Poem: Anxiously Alive

Published on 5 April 2026 at 16:50

This poem is a reflection. A moment of time in my past in the exact moment of finally understanding the importance of valuing myself, trusting myself, and listening to my nervous system. It was a moment where I took accountability for all my frustrations when it comes to my own infamous love-life. Because awareness alone is not fruitful without recognizing patterns and choosing to change them when necessary.

I wrote this poem so that I could always go back to this moment to remember what it felt  like when I betray my own beliefs. This is not about anyone specific, it’s merely an amalgamation of feelings and patterns that I return to when I don’t follow my own prinicples. 

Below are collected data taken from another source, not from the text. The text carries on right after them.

===== config.mk =====
export PLATFORM = sky130hd
export DESIGN_NAME = bitty_sequencer_flat
export DESIGN_NICKNAME = d
export VERILOG_FILES = /design/src/rtl/bitty_sequencer_if.sv /design/src/rtl/bitty_sequencer.sv /design/src/flat_wrapper.sv
export SDC_FILE = /design/constraint.sdc
export NUM_CORES = 1
export LEC_CHECK = 0
export CAP_MARGIN = 40
export CELL_PAD_IN_SITES_DETAIL_PLACEMENT = 0
export CELL_PAD_IN_SITES_GLOBAL_PLACEMENT = 1
export CORE_ASPECT_RATIO = 1.5
export CORE_MARGIN = 2
export CORE_UTILIZATION = 37
export CTS_CLUSTER_DIAMETER = 80
export DETAILED_ROUTE_END_ITERATION = 16
export HOLD_SLACK_MARGIN = 0.08
export PLACE_DENSITY_LB_ADDON = 0.25
export SLEW_MARGIN = 20
export SYNTH_ARGS = -nofsm -noshare
export SYNTH_HDL_FRONTEND = slang
export SYNTH_SLANG_ARGS = --single-unit

===== constraint.sdc =====
create_clock -name clk -period 2.27 [get_ports clk]
set_input_delay 0.227 -clock clk [delete_from_list [all_inputs] [get_ports clk]]
set_output_delay 0.227 -clock clk [all_outputs]
set_load 0.005 [all_outputs]

===== src/rtl/bitty_sequencer_if.sv =====
// Sequencer <-> instruction memory / control unit bundle.
// master: sequencer side; slave: memory + CU side.
interface bitty_sequencer_if #(
  parameter int ADDR_W = 8
);
  logic [ADDR_W-1:0] imem_addr;
  logic [15:0]       imem_rdata;
  logic [15:0]       instruction;
  logic              en_i;
  logic              en_s;
  logic              en_c;
  logic              cu_done;

  modport master (
    output imem_addr,
    output instruction,
    output en_i,
    output en_s,
    output en_c,
    input  imem_rdata,
    input  cu_done
  );

  modport slave (
    input  imem_addr,
    input  instruction,
    input  en_i,
    input  en_s,
    input  en_c,
    output imem_rdata,
    output cu_done
  );
endinterface


===== src/rtl/bitty_sequencer.sv =====
// Program sequencer for the bitty CU: fetches words from a synchronous
// imem and runs the en_i/en_s/en_c/cu_done handshake per instruction.
// Ports: clk, reset (async, high), start, prog_len, halt_req,
//   bus (imem_addr/imem_rdata, instruction, en_i/en_s/en_c, cu_done),
//   busy, prog_done, error, pc, retired.
module bitty_sequencer #(
  parameter int ADDR_W  = 8,
  parameter int TIMEOUT = 8
) (
  input  logic                 clk,
  input  logic                 reset,
  input  logic                 start,
  input  logic [ADDR_W:0]      prog_len,
  input  logic                 halt_req,
  bitty_sequencer_if.master    bus,
  output logic                 busy,
  output logic                 prog_done,
  output logic                 error,
  output logic [ADDR_W-1:0]    pc,
  output logic [15:0]          retired
);

  localparam logic [2:0] S_IDLE   = 3'd0;
  localparam logic [2:0] S_FETCH  = 3'd1;
  localparam logic [2:0] S_ISSUE  = 3'd2;
  localparam logic [2:0] S_EN_S   = 3'd3;
  localparam logic [2:0] S_EN_C   = 3'd4;
  localparam logic [2:0] S_WAIT   = 3'd5;
  localparam logic [2:0] S_RETIRE = 3'd6;
  localparam logic [2:0] S_ERROR  = 3'd7;

  localparam int WD_W = $clog2(TIMEOUT + 1);

  logic [2:0]      state;
  logic [15:0]     instr_q;
  logic [ADDR_W:0] len_q;
  logic [WD_W-1:0] wdog;
  logic            halt_q;
  logic            error_q;
  logic            zdone_q;
  logic            last;
  logic            spurious;
  logic            finish;

  // Extended by one bit so prog_len = 2**ADDR_W terminates as pc wraps.
  assign last = (({1'b0, pc} + (ADDR_W+1)'(1)) == len_q);

  // cu_done outside S_WAIT means the CU and sequencer lost sync.
  assign spurious = bus.cu_done
                  && (state != S_IDLE)
                  && (state != S_WAIT)
                  && (state != S_ERROR);

  assign finish = (state == S_RETIRE) && !bus.cu_done && (last || halt_q);

  assign busy      = (state != S_IDLE);
  assign error     = error_q;
  // Zero-length programs pulse from a register; normal ends pulse in RETIRE.
  assign prog_done = zdone_q | finish;

  assign bus.imem_addr   = pc;
  assign bus.en_i        = (state == S_ISSUE);
  assign bus.en_s        = (state == S_EN_S);
  assign bus.en_c        = (state == S_EN_C);
  assign bus.instruction = (state == S_ISSUE) ? bus.imem_rdata : instr_q;

  always_ff @(posedge clk or posedge reset) begin
    if (reset) begin
      state   <= S_IDLE;
      pc      <= '0;
      retired <= '0;
      instr_q <= '0;
      len_q   <= '0;
      wdog    <= '0;
      halt_q  <= 1'b0;
      error_q <= 1'b0;
      zdone_q <= 1'b0;
    end else begin
      zdone_q <= 1'b0;
      if (busy) halt_q <= halt_q | halt_req;
      if (spurious) begin
        state   <= S_ERROR;
        error_q <= 1'b1;
      end else begin
        unique case (state)
          S_IDLE: begin
            if (start) begin
              len_q   <= prog_len;
              pc      <= '0;
              retired <= '0;
              error_q <= 1'b0;
              if (prog_len == '0) zdone_q <= 1'b1;
              else                state   <= S_FETCH;
            end
          end
          S_FETCH: state <= S_ISSUE;
          S_ISSUE: begin
            instr_q <= bus.imem_rdata;
            state   <= S_EN_S;
          end
          S_EN_S: state <= S_EN_C;
          S_EN_C: begin
            wdog  <= '0;
            state <= S_WAIT;
          end
          S_WAIT: begin
            wdog <= wdog + WD_W'(1);
            if (bus.cu_done) begin
              state <= S_RETIRE;
            end else if (wdog == WD_W'(TIMEOUT - 1)) begin
              state   <= S_ERROR;
              error_q <= 1'b1;
            end
          end
          S_RETIRE: begin
            pc      <= pc + ADDR_W'(1);
            retired <= retired + 16'd1;
            if (last || halt_q) begin
              state  <= S_IDLE;
              halt_q <= 1'b0;
            end else begin
              state <= S_FETCH;
            end
          end
          S_ERROR: state <= S_ERROR;
        endcase
      end
    end
  end

endmodule


===== src/flat_wrapper.sv =====
// flat-port wrapper written by rule: the top's interface ports become plain ports
module bitty_sequencer_flat 
#(
  parameter int ADDR_W  = 8,
  parameter int TIMEOUT = 8
)
  (clk, reset, start, prog_len, halt_req, busy, prog_done, error, pc, retired, bus_imem_addr, bus_instruction, bus_en_i, bus_en_s, bus_en_c, bus_imem_rdata, bus_cu_done);
  bitty_sequencer_if #(.ADDR_W(ADDR_W)) bus_i ();
  input  logic clk;
  input  logic reset;
  input  logic start;
  input  logic [ADDR_W:0] prog_len;
  input  logic halt_req;
  output logic busy;
  output logic prog_done;
  output logic error;
  output logic [ADDR_W-1:0] pc;
  output logic [15:0] retired;
  output wire logic [$bits(bus_i.imem_addr)-1:0] bus_imem_addr;
  output wire logic [$bits(bus_i.instruction)-1:0] bus_instruction;
  output wire logic [$bits(bus_i.en_i)-1:0] bus_en_i;
  output wire logic [$bits(bus_i.en_s)-1:0] bus_en_s;
  output wire logic [$bits(bus_i.en_c)-1:0] bus_en_c;
  input wire logic [$bits(bus_i.imem_rdata)-1:0] bus_imem_rdata;
  input wire logic [$bits(bus_i.cu_done)-1:0] bus_cu_done;
  assign bus_imem_addr = bus_i.imem_addr;
  assign bus_instruction = bus_i.instruction;
  assign bus_en_i = bus_i.en_i;
  assign bus_en_s = bus_i.en_s;
  assign bus_en_c = bus_i.en_c;
  assign bus_i.imem_rdata = bus_imem_rdata;
  assign bus_i.cu_done = bus_cu_done;
  bitty_sequencer #(.ADDR_W(ADDR_W), .TIMEOUT(TIMEOUT)) u_core (.clk(clk), .reset(reset), .start(start), .prog_len(prog_len), .halt_req(halt_req), .bus(bus_i), .busy(busy), .prog_done(prog_done), .error(error), .pc(pc), .retired(retired));
endmodule

==> impl_metrics.py <==
metrics = {
    "run_status": {
        "status": "finished with violations",
        "violations": "negative setup slack",
    },
    "global_route": {
        "grtUsageTotal_pct": 18.9,
        "grt_max_degree": 60,
        "grt_overflow": 0,
        "grt_pass1_wl_um": 14000,
        "grt_pass1_vias": 2929,
        "antenna_found_initial": 0,
    },
    "setup_path": {
        "arrival_ns": 2.21,
        "path_max_fanout": 2,
        "r2r-end": "u_core.halt_q",
        "cp-start-kind": "flop",
        "critPathLaunch": "u_core.bus.imem_addr[1]",
        "crit_path_end_kind": "output port",
        "r2r_start": "u_core.bus.imem_addr[1]",
        "worstSetupPathType": "reg2out",
        "critPathRequiredTime_ns": 2.04,
        "reg2reg_depth": 8,
        "ff2ff_setup_slack_ns": 0.20,
    },
    "cells_and_area": {
        "nFillCells": 821,
        "nets": 478,
        "instances_no_fill": 559,
        "syn2layout_area_growth_pct": 47.8,
        "drive_above_1_share_pct": 21.2,
        "n_antenna_cell": 0,
        "utilization_pct": 55.4,
        "final_area_mm2": 0.00483,
    },
    "floorplanning": {
        "num_rows": 42,
        "fp.dieW_um": 80.7,
        "initial_core_util_pct": 37.4,
        "coreArea_mm2": 0.00872,
        "chipHeight_um": 119,
        "die_area_mm2": 0.00961,
        "ios": 84,
    },
    "place": {
        "hpwl_um": 5940,
        "place_congestion": 0.810,
        "dp_cells": 537,
        "port-buffer-count": 83,
        "dpl_cell_area_mm2": 0.00439,
    },
    "sta": {
        "worst_slack_ns": -0.166,
        "slew_violations": 0,
        "rsz0062_at_grt": "true",
        "min_period_over_period_pct": 107,
        "worst_slew_pin_slew_ns": 0.738,
        "finalCriticalPeriod_ns": 2.44,
        "clock.fmax_mhz": 411,
        "setup_violations": 1,
        "skew_ns": 0.00675,
        "hold_viol": 0,
        "max-slew-margin-rel_pct": 50.7,
    },
    "drt": {
        "drc": 0,
        "drt-pass1-iter-count": 4,
        "viasPerCell": 5.22,
        "vias": 2919,
        "wl_met2_um": 4410,
        "wl_per_cell_um": 15.5,
        "wl_um": 8640,
        "antenna_left": 0,
        "drtIter0Drc": 122,
        "dr.max_layer_used": "met4",
        "met3_wirelength_um": 393,
        "wirelength_met1_um": 3620,
    },
    "power_and_ir_drop": {
        "power_frac_seq_pct": 33.3,
        "intPower_uw": 3230,
        "p_sw_uw": 1500,
        "ir_worst_vdd_v": 0.000549,
        "power.combinational.fraction_pct": 41.0,
        "switching_share_pct": 31.7,
        "power_density_mw_per_mm2": 979,
        "p_leak_uw": 0.00226,
        "pwr-share-clk_pct": 25.7,
    },
    "synth": {
        "seq_area_frac_synth_pct": 45.2,
        "synth_edf_count": 0,
        "synth-seq-cells": 59,
        "ys_types": 54,
        "avgSynthCellArea_um2": 9.84,
        "synthesis.nets": 365,
        "syn_area_mm2": 0.00327,
        "yosysWarnings": 0,
        "async_reset_ff_share_pct": 100,
        "ys.flop_type": "dfrtp_1",
        "netlist_instances": 332,
    },
    "clock_tree": {
        "clock_latency_ns": 0.33,
        "clock_path_buffers": 2,
        "cts_root_buffer": "clkbuf_16",
        "cts_made_buffers": 9,
        "cts_sinks": 59,
        "clk_pin_slew_ns": 0.05,
        "cts_tree": "built",
        "h-tree-depth": 3,
    },
    "job": {
        "maxCapViolations": 0,
    },
    "hold_path": {
        "hp-class": "in2async",
    },
}
[cell type report]
class                           count  area [µm²]  share of cell area [%]
Inverter                           10        37.5                   0.777
Clock inverter                      3        15.0                   0.311
Multi-Input combinational cell    238        1650                    34.1
Sequential cell                    59        1480                    30.6
Timing Repair Buffer              127        1270                    26.2
Clock buffer                       12         246                    5.10
Tap cell                          110         138                    2.85
[critical path, stage by stage, from the launching register on]
cell	delay, ns
dfrtp_1	0.42
ha_4	0.28
xnor2_4	0.17
nand2_4	0.05
or4_4	0.49
nor4_4	0.20
o31a_1	0.15
buf_2	0.11
[state kept, by name, summed over array words and instances, names as in the netlist]
signal / count
u_core.state: 3
u_core.instr_q: 16
u_core.wdog: 4
u_core.zdone_q: 1
u_core.retired: 16
u_core.bus.imem_addr: 8
u_core.error: 1
u_core.len_q: 9
u_core.halt_q: 1
[layout by cell type (no fill, tap or decap), types with 11 or more instances in the layout]
cell type and instances:
mux2_1 16, clkbuf_16 11, buf_4 37, nand3_1 18, clkdlybuf4s50_1 66, o21ai_1 24
nor2_1 19, a21oi_1 14, dfrtp_1 58, nand2_1 39, dlymetal6s2s_1 16, mux2_2 16
[routing by layer]
metal / vias up / global-route usage (%)
met5: - / 0
met4: 0 / 8.37
met3: 14 / 5.00
met2: 70 / 31.2
met1: 1415 / 22.7
li1: 1420 / -
[metrics by stage]
step / setup WS (ns) / setup TNS [ns] / hold WS [ns] / power (µW)
after floorplan: 0.129 / 0 / 0.332 / 2630
after global placement: -0.297 / -0.297 / 0.459 / 3400
after detailed placement: -0.336 / -0.336 / 0.465 / 3440
after CTS: -0.339 / -0.339 / 0.301 / 4730
after global routing: -0.260 / -0.260 / 0.323 / 5050
final: -0.166 / -0.166 / 0.283 / 4730
[timing repair]
| action | CTS | global route |
|---|---|---|
| endpoints found under the setup margin | 3 | 18 |
| pin swaps | 5 | 4 |
| hold buffers | 0 | 0 |
| buffers inserted | 1 | 4 |
| resized for setup | 7 | 22 |
| gates cloned | 0 | 2 |
[kinds of logic after synthesis]
| kind of cell | after synthesis | share of synthesized area, % |
|---|---|---|
| AND/OR/NAND/NOR | 113 | 18.2 |
| AO/OA/AOI/OAI | 76 | 14.8 |
| flip-flops | 59 | 45.2 |
| buffers and inverters | 35 | 5.74 |
| multiplexers | 35 | 11.9 |
| XOR/XNOR | 11 | 2.95 |
| adder cells (fa/ha/maj) | 3 | 1.15 |
[Yosys cell counts (all sizes together), types with 4 or more instances]
library cell | n | area (µm²)
dfrtp | 59 | 1480
nand2 | 40 | 158
clkbuf | 5 | 18.8
nand3 | 18 | 90.1
xnor2 | 6 | 52.6
a21oi | 14 | 70.1
nor4 | 4 | 46.3
mux2 | 32 | 360
inv | 10 | 37.5
buf | 20 | 131
and3 | 5 | 38.8
o21ai | 31 | 155
nor2 | 20 | 77.6
nand4 | 7 | 43.8
a31oi | 9 | 62.6
nor3 | 7 | 40.0
xor2 | 5 | 43.8
[how the worst max path moves through the flow]
| stage | to | slack [ns] | depth (start not counted) |
|---|---|---|---|
| final | prog_done | -0.17 | 7 |
| after global routing | prog_done | -0.26 | 7 |
| after CTS | prog_done | -0.34 | 7 |
| after detailed placement | prog_done | -0.34 | 7 |
| after global placement | prog_done | -0.30 | 7 |
| after floorplan | prog_done | 0.13 | 6 |
[power by group through the flow]
stage          Combinational, µW  Clock (µW)  Sequential (µW)
5_1_grt                     2130        1300             1620
3_5_place_dp                1860           0             1580
6_report                    1940        1210             1580
3_3_place_gp                1840           0             1560
4_1_cts                     1910        1250             1570
2_1_floorplan               1100           0             1520
(Power assumes the default switching activity.)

Art isn’t always beautiful. Sometimes it’s painful. But pain can be transformative—it can drive change. I am in the process of restructuring my nervous system, so please, I unapologetically urge you to excuse me, as I release my pain.

Anxiously Alive

I’ve been running from my writing.
Hiding.
Too scared to face what’s truly inside me.

My power feels taken—
core shaken to a point where
I look,
but don’t feel the same.
A case of mistaken identity
born from anxious actions
and internal shame.

So I run.

Hiding in the shadows of my smile,
and in the sways of my hips.
Anxious not to rupture,
as compromise overflows
and my principles crumble—
blow by blow.

And then I explode.

My soul starts to feel like it’s on fire
as I surrender all my power.
I would bleed from my eyes
and weep from my thighs
as a “love” that’s not Love
trespasses where it never resides. 

I let my loneliness consume me,
slipping into a world ruled by anxiety,
letting abandonment issues doom me.
Falling back into a reality I know too well—
yearning to be seen,
questioning if I am enough.
Mistaking love for lust,
believing foolishly that breadcrumbs of survival
are acts of trust.

I start giving pieces of myself away—
crossing my own lines,
crushing my own spine,
snuffing out my light
once bright and untamed.
Waking every day, music loud,
with self-betrayal on replay
just to make you remain.

But when the music fades
and the fire goes cold,
I look around, anxious,
and there’s no one to hold.
So the trauma I called “old”
reawakens, seeping back in—
and I’m walking myself back
to where I always begin.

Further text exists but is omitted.